# EXERCISE PROMPT
The job is to find each line in the entries holding the string "endpoints" and copy that line.

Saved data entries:
┌──

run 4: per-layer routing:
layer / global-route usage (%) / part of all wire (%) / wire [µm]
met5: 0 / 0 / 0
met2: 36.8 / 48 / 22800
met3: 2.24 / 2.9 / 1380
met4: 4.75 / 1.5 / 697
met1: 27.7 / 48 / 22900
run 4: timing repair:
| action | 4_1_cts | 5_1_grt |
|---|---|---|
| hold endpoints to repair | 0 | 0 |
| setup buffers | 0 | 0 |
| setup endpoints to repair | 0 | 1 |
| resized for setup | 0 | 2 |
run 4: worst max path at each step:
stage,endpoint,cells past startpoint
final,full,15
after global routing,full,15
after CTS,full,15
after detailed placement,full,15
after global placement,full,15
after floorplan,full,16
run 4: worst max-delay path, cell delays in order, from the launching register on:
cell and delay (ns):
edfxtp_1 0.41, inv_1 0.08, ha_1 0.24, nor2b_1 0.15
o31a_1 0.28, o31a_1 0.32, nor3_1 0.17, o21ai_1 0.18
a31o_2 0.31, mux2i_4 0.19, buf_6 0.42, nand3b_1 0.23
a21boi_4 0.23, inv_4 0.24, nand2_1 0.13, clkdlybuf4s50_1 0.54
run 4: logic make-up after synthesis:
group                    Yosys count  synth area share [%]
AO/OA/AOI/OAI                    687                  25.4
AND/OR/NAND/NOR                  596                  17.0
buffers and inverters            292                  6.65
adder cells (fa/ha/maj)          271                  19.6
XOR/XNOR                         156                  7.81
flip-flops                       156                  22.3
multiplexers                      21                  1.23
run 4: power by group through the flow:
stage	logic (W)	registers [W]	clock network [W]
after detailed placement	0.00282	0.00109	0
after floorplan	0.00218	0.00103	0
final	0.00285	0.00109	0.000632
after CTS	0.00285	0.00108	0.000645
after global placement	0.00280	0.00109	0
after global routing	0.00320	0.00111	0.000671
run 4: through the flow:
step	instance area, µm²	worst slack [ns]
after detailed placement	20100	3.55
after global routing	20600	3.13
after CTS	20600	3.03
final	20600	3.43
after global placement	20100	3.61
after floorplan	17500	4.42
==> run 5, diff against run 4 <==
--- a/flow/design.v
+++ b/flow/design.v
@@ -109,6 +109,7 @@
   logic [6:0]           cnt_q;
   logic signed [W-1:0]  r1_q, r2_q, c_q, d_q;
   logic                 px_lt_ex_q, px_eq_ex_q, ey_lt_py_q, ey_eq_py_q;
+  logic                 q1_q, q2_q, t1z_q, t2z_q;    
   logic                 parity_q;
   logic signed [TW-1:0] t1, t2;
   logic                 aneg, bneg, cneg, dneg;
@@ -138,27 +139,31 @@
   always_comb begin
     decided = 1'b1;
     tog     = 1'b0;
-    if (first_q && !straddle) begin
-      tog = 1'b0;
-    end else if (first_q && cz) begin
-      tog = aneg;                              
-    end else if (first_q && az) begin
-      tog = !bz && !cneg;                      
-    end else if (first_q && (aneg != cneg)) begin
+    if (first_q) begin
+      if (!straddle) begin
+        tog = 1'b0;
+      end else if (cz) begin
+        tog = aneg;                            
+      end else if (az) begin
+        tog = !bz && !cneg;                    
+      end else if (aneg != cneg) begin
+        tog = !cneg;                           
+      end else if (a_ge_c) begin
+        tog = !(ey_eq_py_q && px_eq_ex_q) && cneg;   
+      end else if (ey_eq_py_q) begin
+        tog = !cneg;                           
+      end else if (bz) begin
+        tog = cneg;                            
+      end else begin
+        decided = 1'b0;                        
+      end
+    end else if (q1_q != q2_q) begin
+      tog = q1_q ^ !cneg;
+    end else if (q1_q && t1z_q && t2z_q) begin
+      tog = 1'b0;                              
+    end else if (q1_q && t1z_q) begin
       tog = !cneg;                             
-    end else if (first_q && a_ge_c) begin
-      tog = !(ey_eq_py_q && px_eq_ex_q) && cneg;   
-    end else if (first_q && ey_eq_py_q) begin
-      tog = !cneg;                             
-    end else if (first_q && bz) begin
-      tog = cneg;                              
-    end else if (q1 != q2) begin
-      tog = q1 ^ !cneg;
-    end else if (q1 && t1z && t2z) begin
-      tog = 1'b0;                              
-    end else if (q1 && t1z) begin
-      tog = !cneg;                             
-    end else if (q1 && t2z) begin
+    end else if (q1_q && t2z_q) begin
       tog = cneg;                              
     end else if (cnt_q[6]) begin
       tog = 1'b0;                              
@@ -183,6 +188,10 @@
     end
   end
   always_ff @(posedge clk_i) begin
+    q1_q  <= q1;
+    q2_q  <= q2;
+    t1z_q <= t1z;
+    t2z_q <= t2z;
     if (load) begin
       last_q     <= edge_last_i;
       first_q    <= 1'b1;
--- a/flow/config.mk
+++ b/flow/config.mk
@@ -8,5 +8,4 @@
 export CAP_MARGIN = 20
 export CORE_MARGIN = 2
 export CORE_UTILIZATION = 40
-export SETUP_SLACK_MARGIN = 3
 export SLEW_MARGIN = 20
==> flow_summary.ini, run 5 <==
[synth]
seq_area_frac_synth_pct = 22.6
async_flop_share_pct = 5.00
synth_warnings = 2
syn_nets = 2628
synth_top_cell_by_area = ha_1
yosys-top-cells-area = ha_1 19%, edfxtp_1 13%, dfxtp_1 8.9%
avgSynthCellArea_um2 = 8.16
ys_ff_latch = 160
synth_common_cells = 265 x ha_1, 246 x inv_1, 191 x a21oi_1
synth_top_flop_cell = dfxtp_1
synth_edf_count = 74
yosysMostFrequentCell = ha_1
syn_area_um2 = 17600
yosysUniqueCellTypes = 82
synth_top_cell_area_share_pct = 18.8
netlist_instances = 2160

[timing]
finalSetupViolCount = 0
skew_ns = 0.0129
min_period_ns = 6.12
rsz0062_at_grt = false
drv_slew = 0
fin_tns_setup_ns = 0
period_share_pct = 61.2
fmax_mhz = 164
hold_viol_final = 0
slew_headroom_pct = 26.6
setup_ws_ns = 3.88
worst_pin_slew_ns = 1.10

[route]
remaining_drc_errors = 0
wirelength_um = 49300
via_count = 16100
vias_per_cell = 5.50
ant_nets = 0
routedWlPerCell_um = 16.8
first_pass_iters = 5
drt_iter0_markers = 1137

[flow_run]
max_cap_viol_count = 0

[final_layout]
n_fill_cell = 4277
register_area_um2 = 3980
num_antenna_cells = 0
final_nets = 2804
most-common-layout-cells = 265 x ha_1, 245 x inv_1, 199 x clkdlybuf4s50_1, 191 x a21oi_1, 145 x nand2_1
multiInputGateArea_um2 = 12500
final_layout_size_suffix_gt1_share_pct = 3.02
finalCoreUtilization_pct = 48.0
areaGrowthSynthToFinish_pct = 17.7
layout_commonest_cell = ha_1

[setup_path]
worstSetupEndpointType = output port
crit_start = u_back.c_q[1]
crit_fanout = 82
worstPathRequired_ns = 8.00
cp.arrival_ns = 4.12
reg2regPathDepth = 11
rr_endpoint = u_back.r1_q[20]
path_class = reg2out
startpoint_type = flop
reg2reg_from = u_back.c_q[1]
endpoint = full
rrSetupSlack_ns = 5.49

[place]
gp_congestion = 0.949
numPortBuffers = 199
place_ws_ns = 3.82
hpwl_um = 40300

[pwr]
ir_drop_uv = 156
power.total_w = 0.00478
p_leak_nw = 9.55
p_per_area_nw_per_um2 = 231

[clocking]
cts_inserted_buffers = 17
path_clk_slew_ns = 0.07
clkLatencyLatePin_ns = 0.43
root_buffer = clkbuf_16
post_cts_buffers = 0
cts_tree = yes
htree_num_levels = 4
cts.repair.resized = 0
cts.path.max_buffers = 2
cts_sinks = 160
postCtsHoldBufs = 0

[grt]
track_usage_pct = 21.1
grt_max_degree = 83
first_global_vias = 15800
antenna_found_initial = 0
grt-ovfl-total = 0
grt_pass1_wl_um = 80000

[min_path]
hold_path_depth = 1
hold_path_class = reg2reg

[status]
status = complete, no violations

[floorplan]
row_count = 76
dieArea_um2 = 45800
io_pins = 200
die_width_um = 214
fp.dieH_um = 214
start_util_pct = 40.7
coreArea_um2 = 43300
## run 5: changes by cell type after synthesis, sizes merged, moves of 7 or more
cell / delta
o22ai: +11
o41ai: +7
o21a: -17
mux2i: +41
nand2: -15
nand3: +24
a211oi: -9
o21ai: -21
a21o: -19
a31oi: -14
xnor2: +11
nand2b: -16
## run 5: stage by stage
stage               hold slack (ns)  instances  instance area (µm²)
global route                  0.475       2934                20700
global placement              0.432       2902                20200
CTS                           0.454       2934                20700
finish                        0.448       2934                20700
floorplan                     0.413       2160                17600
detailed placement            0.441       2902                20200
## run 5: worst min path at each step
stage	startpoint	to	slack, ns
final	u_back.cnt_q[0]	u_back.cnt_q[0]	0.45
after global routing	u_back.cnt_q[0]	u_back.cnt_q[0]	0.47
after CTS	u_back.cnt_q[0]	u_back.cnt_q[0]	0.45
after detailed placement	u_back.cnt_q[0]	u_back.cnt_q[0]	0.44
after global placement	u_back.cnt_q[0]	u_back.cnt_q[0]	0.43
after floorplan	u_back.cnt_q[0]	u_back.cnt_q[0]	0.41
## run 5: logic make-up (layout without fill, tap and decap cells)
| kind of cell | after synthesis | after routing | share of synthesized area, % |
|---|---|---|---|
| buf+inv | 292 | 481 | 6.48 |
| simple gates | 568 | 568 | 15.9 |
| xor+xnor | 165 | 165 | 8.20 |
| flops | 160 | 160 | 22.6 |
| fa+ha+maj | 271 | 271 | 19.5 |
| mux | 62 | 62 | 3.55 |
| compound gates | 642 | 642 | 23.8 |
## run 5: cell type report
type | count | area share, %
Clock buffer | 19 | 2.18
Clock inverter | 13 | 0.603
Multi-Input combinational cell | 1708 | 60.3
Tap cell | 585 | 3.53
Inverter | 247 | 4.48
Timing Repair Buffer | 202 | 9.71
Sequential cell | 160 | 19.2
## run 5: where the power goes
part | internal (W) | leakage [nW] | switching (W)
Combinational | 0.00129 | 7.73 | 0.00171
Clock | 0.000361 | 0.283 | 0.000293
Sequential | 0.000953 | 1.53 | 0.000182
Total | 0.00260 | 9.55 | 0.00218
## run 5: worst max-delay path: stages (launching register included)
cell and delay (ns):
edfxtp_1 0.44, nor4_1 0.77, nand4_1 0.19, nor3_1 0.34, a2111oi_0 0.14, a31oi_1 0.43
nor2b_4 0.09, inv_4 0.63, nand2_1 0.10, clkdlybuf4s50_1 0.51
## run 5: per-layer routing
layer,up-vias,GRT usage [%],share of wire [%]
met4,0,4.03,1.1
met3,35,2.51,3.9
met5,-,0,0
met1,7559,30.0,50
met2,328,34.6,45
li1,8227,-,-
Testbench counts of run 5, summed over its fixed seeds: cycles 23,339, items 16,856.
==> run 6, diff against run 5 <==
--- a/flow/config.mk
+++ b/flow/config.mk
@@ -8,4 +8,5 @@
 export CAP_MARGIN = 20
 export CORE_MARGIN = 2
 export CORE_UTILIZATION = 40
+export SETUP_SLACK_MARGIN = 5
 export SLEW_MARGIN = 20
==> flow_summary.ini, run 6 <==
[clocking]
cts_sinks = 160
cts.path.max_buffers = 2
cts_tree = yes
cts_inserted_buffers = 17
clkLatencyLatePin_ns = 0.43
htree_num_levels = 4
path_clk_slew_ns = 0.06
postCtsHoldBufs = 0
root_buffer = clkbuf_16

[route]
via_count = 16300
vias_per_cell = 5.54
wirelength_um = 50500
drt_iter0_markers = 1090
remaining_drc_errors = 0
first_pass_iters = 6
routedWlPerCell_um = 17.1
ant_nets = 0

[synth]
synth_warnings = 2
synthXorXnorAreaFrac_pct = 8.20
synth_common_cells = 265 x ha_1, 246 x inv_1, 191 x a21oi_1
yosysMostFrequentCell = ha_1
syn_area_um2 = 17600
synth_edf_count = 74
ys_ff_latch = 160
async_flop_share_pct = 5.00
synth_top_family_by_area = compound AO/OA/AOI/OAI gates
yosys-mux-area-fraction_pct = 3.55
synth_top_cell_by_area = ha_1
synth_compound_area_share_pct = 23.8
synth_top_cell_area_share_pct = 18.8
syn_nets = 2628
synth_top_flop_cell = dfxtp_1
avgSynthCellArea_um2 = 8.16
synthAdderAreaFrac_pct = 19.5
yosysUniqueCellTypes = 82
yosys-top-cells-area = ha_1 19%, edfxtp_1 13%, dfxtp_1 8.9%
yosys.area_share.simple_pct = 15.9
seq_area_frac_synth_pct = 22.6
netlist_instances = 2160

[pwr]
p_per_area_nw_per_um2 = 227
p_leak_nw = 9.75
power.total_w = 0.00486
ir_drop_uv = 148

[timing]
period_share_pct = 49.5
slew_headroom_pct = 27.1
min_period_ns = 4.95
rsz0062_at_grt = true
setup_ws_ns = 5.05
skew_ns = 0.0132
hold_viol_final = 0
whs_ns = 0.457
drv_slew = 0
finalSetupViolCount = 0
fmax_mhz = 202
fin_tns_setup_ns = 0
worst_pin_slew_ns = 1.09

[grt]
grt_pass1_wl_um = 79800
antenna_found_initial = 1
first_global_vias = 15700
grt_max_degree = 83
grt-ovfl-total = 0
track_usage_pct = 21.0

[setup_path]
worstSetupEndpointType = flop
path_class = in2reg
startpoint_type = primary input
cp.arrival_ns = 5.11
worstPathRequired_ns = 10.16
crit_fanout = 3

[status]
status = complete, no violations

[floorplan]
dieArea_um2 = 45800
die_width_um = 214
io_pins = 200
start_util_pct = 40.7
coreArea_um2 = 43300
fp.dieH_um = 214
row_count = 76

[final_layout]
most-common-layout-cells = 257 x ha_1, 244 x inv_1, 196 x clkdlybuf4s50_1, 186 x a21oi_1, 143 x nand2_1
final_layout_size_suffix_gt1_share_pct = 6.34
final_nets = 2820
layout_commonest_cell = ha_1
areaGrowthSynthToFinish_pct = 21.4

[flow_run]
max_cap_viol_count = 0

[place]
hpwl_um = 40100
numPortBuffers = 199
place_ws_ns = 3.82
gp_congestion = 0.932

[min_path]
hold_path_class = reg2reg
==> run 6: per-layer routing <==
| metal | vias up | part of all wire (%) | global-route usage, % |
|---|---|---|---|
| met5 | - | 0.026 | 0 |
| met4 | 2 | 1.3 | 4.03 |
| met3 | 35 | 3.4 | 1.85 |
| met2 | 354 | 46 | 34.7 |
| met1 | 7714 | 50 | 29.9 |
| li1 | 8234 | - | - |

└──

# OUTPUT FOR THIS EXERCISE
| hold endpoints to repair | 0 | 0 |
| setup endpoints to repair | 0 | 1 |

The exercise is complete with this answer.